REPORT:川越 憲(KAWAGOE Ken)
PHOTO&EDIT⚫️佐藤恭央(SATO Yasuo)
キャンディークロモスフィアレッド・アトモスフィアブルーメタリック……911,520円
ダークネスブラックメタリック……868,320円
貴重な4発ネイキッドは27年のロングセラー!
PROJECT BIG-1のコンセプトの下、1992年に登場したCB400SUPER FOUR(以下・SF)は、兄貴分に当たるCB1000SFと同年に発売された。大型二輪免許が教習所で取得できるようになり、大型バイク市場が盛り上がる中、メーカーもリッタースポーツバイクの販売に力を入れ始めている中でのリリースだったが、CB400SFはライバルを寄せ付けない性能と乗りやすさに加え、普通二輪免許の教習車として広く採用されて、多くのライダーに馴染みがあったことから、現在まで安定したセールスを続けているロングセラーだ。
実質はCB-1の後継機であり、当時のネイキッドブームを築いたゼファーに真っ向勝負! 翌年以降に登場するXJR400やGSX400インパルスとともに90年代のミドルネイキッドの文化を根付かせた立役者である。
さてこのCB-SFは、CB1300シリーズと同じく、ハーフカウル付きのCB400SUPER BOLD’OR(以下・SB)をラインナップするほか、マイナーチェンジを重ねて熟成を深めてきた。コンセプトが同じなので、CB1000SFやCB1300SBと同様のスタイリングや仕様変更も同じくする部分が多く、現在は400ccクラスでライバルがいないと言えるほどの成功を収めている。現行モデルは2017年のマイナーチェンジで、3psパワーアップし、小型2室構造のサイレンサーで重低音の効いた排気サウンドを実現。また、ヘッドライトをLED化するなど、装備面も充実させた。

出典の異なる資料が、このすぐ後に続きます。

$ cat src/rtl/arb8_sched.sv
// arb8_sched: registered 8-requester arbiter with grant hold limit.
// Default selection is fixed priority (index 7 highest); define ARB8_RR_EN
// for round-robin selection starting at the slot after the last grant.
module arb8_sched #(
  parameter int unsigned MAX_HOLD = 16,
  parameter int unsigned CW       = 8
) (
  input  logic       clk,
  input  logic       rst,
  input  logic [7:0] req,
  input  logic       en,
  output logic [7:0] gnt,
  output logic [2:0] gnt_id,
  output logic       busy,
  output logic       idle
);

  localparam int unsigned NREQ = 8;

  typedef enum logic {IDLE, OWN} state_t;

  state_t          r_state, w_state_nxt;
  logic [7:0]      r_gnt, w_gnt_nxt;
  logic [2:0]      r_gnt_id, w_gnt_id_nxt;
  logic [CW-1:0]   r_hold_cnt, w_hold_nxt;
  logic            r_busy;
  logic [7:0]      w_cand;
  logic [7:0]      w_others;
  logic [2:0]      w_win;
  logic            w_new;
  logic            w_limit;

`ifdef ARB8_RR_EN
  logic [2:0]      r_rr_ptr, w_rr_ptr_nxt;

  // First set bit scanning upward from ptr, wrapping 7 -> 0.
  function automatic logic [2:0] pick(input logic [7:0] v, input logic [2:0] ptr);
    logic [2:0] idx;
    logic       found;
    idx   = 3'd0;
    found = 1'b0;
    for (int k = 0; k < NREQ; k++) begin
      if (!found && v[3'(ptr + 3'(k))]) begin
        idx   = 3'(ptr + 3'(k));
        found = 1'b1;
      end
    end
    return idx;
  endfunction
`else
  // Highest set index wins.
  function automatic logic [2:0] pick(input logic [7:0] v);
    logic [2:0] idx;
    idx = 3'd0;
    for (int i = 0; i < NREQ; i++) begin
      if (v[i]) idx = 3'(i);
    end
    return idx;
  endfunction
`endif

  assign w_others = req & ~r_gnt;
  assign w_limit  = (r_hold_cnt == CW'(MAX_HOLD - 1));

  // Next-state, grant selection and hold counter update.
  always_comb begin
    w_state_nxt  = r_state;
    w_gnt_nxt    = r_gnt;
    w_gnt_id_nxt = r_gnt_id;
    w_hold_nxt   = r_hold_cnt;
    w_cand       = 8'h00;
    w_new        = 1'b0;
    w_win        = 3'd0;

    case (r_state)
      IDLE: begin
        if (en && (req != 8'h00)) begin
          w_cand = req;
          w_new  = 1'b1;
        end
      end
      OWN: begin
        if (req[r_gnt_id]) begin
          if (en && w_limit && (w_others != 8'h00)) begin
            w_cand = w_others;
            w_new  = 1'b1;
          end else if (!w_limit) begin
            w_hold_nxt = r_hold_cnt + CW'(1);
          end
        end else if (en && (w_others != 8'h00)) begin
          w_cand = w_others;
          w_new  = 1'b1;
        end else begin
          w_state_nxt  = IDLE;
          w_gnt_nxt    = 8'h00;
          w_gnt_id_nxt = 3'd0;
          w_hold_nxt   = '0;
        end
      end
      default: w_state_nxt = IDLE;
    endcase

`ifdef ARB8_RR_EN
    w_win        = pick(w_cand, r_rr_ptr);
    w_rr_ptr_nxt = r_rr_ptr;
    if (w_new) w_rr_ptr_nxt = 3'(w_win + 3'd1);
`else
    w_win = pick(w_cand);
`endif

    if (w_new) begin
      w_state_nxt  = OWN;
      w_gnt_id_nxt = w_win;
      w_gnt_nxt    = 8'b1 << w_win;
      w_hold_nxt   = '0;
    end
  end

  // State and registered outputs.
  always_ff @(posedge clk or posedge rst) begin
    if (rst) begin
      r_state    <= IDLE;
      r_gnt      <= 8'h00;
      r_gnt_id   <= 3'd0;
      r_hold_cnt <= '0;
      r_busy     <= 1'b0;
    end else begin
      r_state    <= w_state_nxt;
      r_gnt      <= w_gnt_nxt;
      r_gnt_id   <= w_gnt_id_nxt;
      r_hold_cnt <= w_hold_nxt;
      r_busy     <= (w_gnt_nxt != 8'h00);
    end
  end

`ifdef ARB8_RR_EN
  // Round-robin pointer: slot after the most recent grant.
  always_ff @(posedge clk or posedge rst) begin
    if (rst) r_rr_ptr <= 3'd0;
    else     r_rr_ptr <= w_rr_ptr_nxt;
  end
`endif

  assign gnt    = r_gnt;
  assign gnt_id = r_gnt_id;
  assign busy   = r_busy;
  assign idle   = (req == 8'h00);

endmodule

取り回しやまたがった時など、なにも気負いがいらないのだが、絶対的な安心感がある。CB400SFというバイクをよく見慣れて、何度も試乗体験があることもその理由だが、熟成を重ねたライディングポジションをはじめ、メーター周り、ミラーの位置まで違和感がないことも挙げられるだろう。最近のホンダ車特有のホーンスイッチがウインカースイッチの上に位置するレイアウトも、左右に若干ずらされて配置されているので自然に操作できる。
CB400SFの特徴を一言で表現すると「許容範囲が広い」ことに尽きる。ライダーのライディングスタイルから、走るシーンまで、相応の使い方が出来るのだ。通勤や通学に使用しても、サーキットでのスポーツランにおいてもライダーなりの満足感が得られる。そんな懐の深さが、長く支持されてきた理由のひとつだろう。実際に、前輪に積極的に荷重をかけた走り方も、後輪を軸にした走り方でもハンドリングがあまり変わらず、低速から粘り、スムーズに加速するエンジンは、ワインディングで多少スロットルワークを雑にしても破綻なく走行できる。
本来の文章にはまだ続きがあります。